Granulomatosis With Polyangiitis and Continuous Positive Airway Pressure—The Challenge of Interface Between Nose and Mask
The mortality of systemic vasculitis has changed in recent years after the appearance of new immune therapies. Because of increased survival, there are new concerns with these patients, such as quality of life and long-term complications of the disease and the treatment. Respiratory sleep disorders are a common cause of increased morbidity in this population, and the correct therapeutic approach leads to an improved quality and quantity of life. Patients with granulomatosis with polyangiitis (GPA) are especially complex. Craniofacial deformities can make the treatment of obstructive sleep apnea (OSA) more difficult with positive airway pressure devices. In the present study, we report a patient with comorbid diagnosis of GPA and OSA, emphasizing the challenge of interface between the patient and mask.

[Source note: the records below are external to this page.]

What follows belongs to an exercise in optimizing a design on an open flow for small area, a short achievable clock period and few clock cycles per item; a production flow would make more cautious choices. Function was checked by simulation only, so behaviour that the tests miss may differ from the original.

## alpha
## port_range_table_core
module port_range_table_core #(
   parameter int DEPTH = prt_pkg::TABLE_DEPTH_DEF
) (
   input  logic        clock,
   input  logic        reset,
   input  logic        req_valid,
   output logic        req_ready,
   input  logic [1:0]  req_command,
   input  logic [15:0] req_first_port,
   input  logic [15:0] req_range_size,
   input  logic        req_protocol,
   output logic        rsp_valid,
   input  logic        rsp_ready,
   output logic [2:0]  rsp_status,
   output logic        rsp_hit,
   output logic [4:0]  rsp_entries_used
);
==> flow/config.mk <==
export PLATFORM = sky130hd
export DESIGN_NAME = port_range_table_core
export DESIGN_NICKNAME = port_range_table_core
export VERILOG_FILES = /design/flow/design.v
export SDC_FILE = /design/flow/constraint.sdc
export NUM_CORES = 4
export LEC_CHECK = 0
export CAP_MARGIN = 20
export CORE_MARGIN = 2
export CORE_UTILIZATION = 60
export CTS_BUF_LIST = sky130_fd_sc_hd__clkbuf_8 sky130_fd_sc_hd__clkbuf_16
export CTS_CLUSTER_DIAMETER = 60
export CTS_CLUSTER_SIZE = 20
export SETUP_SLACK_MARGIN = 3.0
export SLEW_MARGIN = 20
==> flow/constraint.sdc <==
create_clock -name core_clock -period 5.0 [get_ports {clock}]
set_input_delay 1.0000 -clock core_clock [delete_from_list [all_inputs] [get_ports {clock}]]
set_output_delay 1.0000 -clock core_clock [all_outputs]
set_load 0.01 [all_outputs]
run.sh (not shown) runs the stock make flow with config.mk's settings and CLKGATE_MAP_FILE= SYNTH_SCRIPT=/design/flow/synth_recipe.tcl, a recipe that flattens the netlist after the stock synthesis.
Testbench counts of alpha, summed over its fixed seeds: cycles 12,024, items 12,000.
Changes in beta relative to alpha:
- SETUP_SLACK_MARGIN changed from 3.0 to 2.8
==> comparison <==
beta: number of antenna violations at the first check in global routing 3 above alpha
[compare] base=alpha new=beta: synthesized area per cell flat; core utilization shrank by 1.9 points; area added between synthesis and finish went down 3.1 points; overall via count from detail_route saw a decrease.
beta gives less cell area than alpha did.

The RTL this note starts from:
==> flow/design.v <==
package prt_pkg;
   localparam int TABLE_DEPTH_DEF = 16;
   localparam logic [1:0] CMD_ADD    = 2'd0;
   localparam logic [1:0] CMD_DELETE = 2'd1;
   localparam logic [1:0] CMD_COLL   = 2'd2;
   localparam logic [1:0] CMD_EXISTS = 2'd3;
   localparam logic [2:0] ST_OK       = 3'd0;
   localparam logic [2:0] ST_INVALID  = 3'd1;
   localparam logic [2:0] ST_COLLIDE  = 3'd2;
   localparam logic [2:0] ST_FULL     = 3'd3;
   localparam logic [2:0] ST_NOTFOUND = 3'd4;
   typedef struct packed {
      logic        proto;
      logic [15:0] start;
      logic [15:0] stop;
   } entry_type;
   typedef struct packed {
      logic overlap;
      logic exact;
   } match_type;
endpackage
module prt_cmp (
   input  prt_pkg::entry_type key,
   input  prt_pkg::entry_type entry,
   output prt_pkg::match_type match
);
   function automatic logic lt16(input logic [15:0] a, input logic [15:0] b);
      logic [15:0] lt, eq;
      lt = ~a & b;
      eq = ~(a ^ b);
      for (int w = 1; w < 16; w = w * 2) begin
         for (int i = 0; i < 16; i = i + 2 * w) begin
            lt[i] = lt[i + w] | (eq[i + w] & lt[i]);
            eq[i] = eq[i + w] & eq[i];
         end
      end
      lt16 = lt[0];
   endfunction
   logic same_proto;
   assign same_proto    = (entry.proto == key.proto);
   assign match.overlap = same_proto && lt16(entry.start, key.stop) && lt16(key.start, entry.stop);
   assign match.exact   = same_proto && (entry.start == key.start) && (entry.stop == key.stop);
endmodule
module prt_cmp_inv (
   input  prt_pkg::entry_type key,
   input  prt_pkg::entry_type entry,    
   output prt_pkg::match_type match
);
   prt_pkg::entry_type ent;
   assign ent = {entry.proto, ~entry.start, entry.stop};
   prt_cmp u_cmp (
      .key   (key),
      .entry (ent),
      .match (match)
   );
endmodule
module prt_table #(
   parameter int DEPTH = prt_pkg::TABLE_DEPTH_DEF
) (
   input  logic                 clock,
   input  logic                 reset,
   input  prt_pkg::entry_type   key1,        
   input  prt_pkg::entry_type   key2,        
   input  logic [DEPTH-1:0]     del_vec,     
   input  logic                 add_en,      
   input  logic                 del_en,      
   input  logic                 one_free,    
   output logic [DEPTH-1:0]     overlap,     
   output logic [DEPTH-1:0]     exact,       
   output logic [DEPTH-1:0]     first_free,
   output logic [DEPTH-1:0]     valid,
   output logic                 full
);
   logic [32:0]        mem [DEPTH];    
   prt_pkg::entry_type key2_st;
   assign key2_st = {key2.proto, ~key2.start, key2.stop};
   logic [DEPTH-1:0]   valid_ff, valid_in;
   logic               full_ff;
   for (genvar i = 0; i < DEPTH; i++) begin : g_ent
      prt_pkg::match_type m;
      prt_pkg::entry_type ent;
      assign ent = mem[i];
      prt_cmp_inv u_cmp (
         .key   (key1),
         .entry (ent),
         .match (m)
      );
      assign overlap[i] = m.overlap && valid_ff[i];
      assign exact[i]   = m.exact && valid_ff[i];
      always_ff @(posedge clock) begin
         if (!valid_ff[i]) begin
            mem[i] <= key2_st;
         end
      end
   end
   always_comb begin
      logic seen;
      seen = 1'b0;
      for (int i = 0; i < DEPTH; i++) begin
         first_free[i] = !valid_ff[i] && !seen;
         seen          = seen || !valid_ff[i];
      end
   end
   assign full  = full_ff;
   assign valid = valid_ff;
   always_comb begin
      valid_in = valid_ff & ~del_vec;
      if (add_en) valid_in = valid_in | first_free;
   end
   always_ff @(posedge clock) begin
      if (reset) begin
         valid_ff <= '0;
         full_ff  <= 1'b0;
      end else begin
         valid_ff <= valid_in;
         full_ff  <= (full_ff && !del_en) || (add_en && one_free);
      end
   end
endmodule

Granulomatosis with polyangiitis is a necrotizing granulomatous inflammation in the respiratory tract and glomerulonephritis. The mean survival time of untreated generalized GPA is 5 months because of renal or lung failure. After treatment, the 5-year survival rate ranges from 74% to 79%.1 However, the better outcome drives several complications after chronic inflammation. The nose and paranasal sinuses are involved in 80%. Clinical presentation can vary from mild obstruction to total nasal collapse. Nasal signs and symptoms include mucosal edema and consequent obstruction and epistaxis. Chronic complications such as nose deformity and septal perforation are prevalent.2
Rheumatology patients have increased risk of OSA due to aging, higher body mass index, upper neck circumference, and rheumatic disabilities.3 The overlap of OSA in rheumatic patients influences the severity of pain and fatigue, as well as increases the levels of inflammation. Continuous positive airway pressure (CPAP) is the best choice to treat patients with severe OSA. However, the treatment with CPAP in GPA patients can be a challenge because of anatomical abnormalities of the airway secondary to the disease. This study describes a case of GPA associated with OSA and the consequent difficulties of the treatment with CPAP.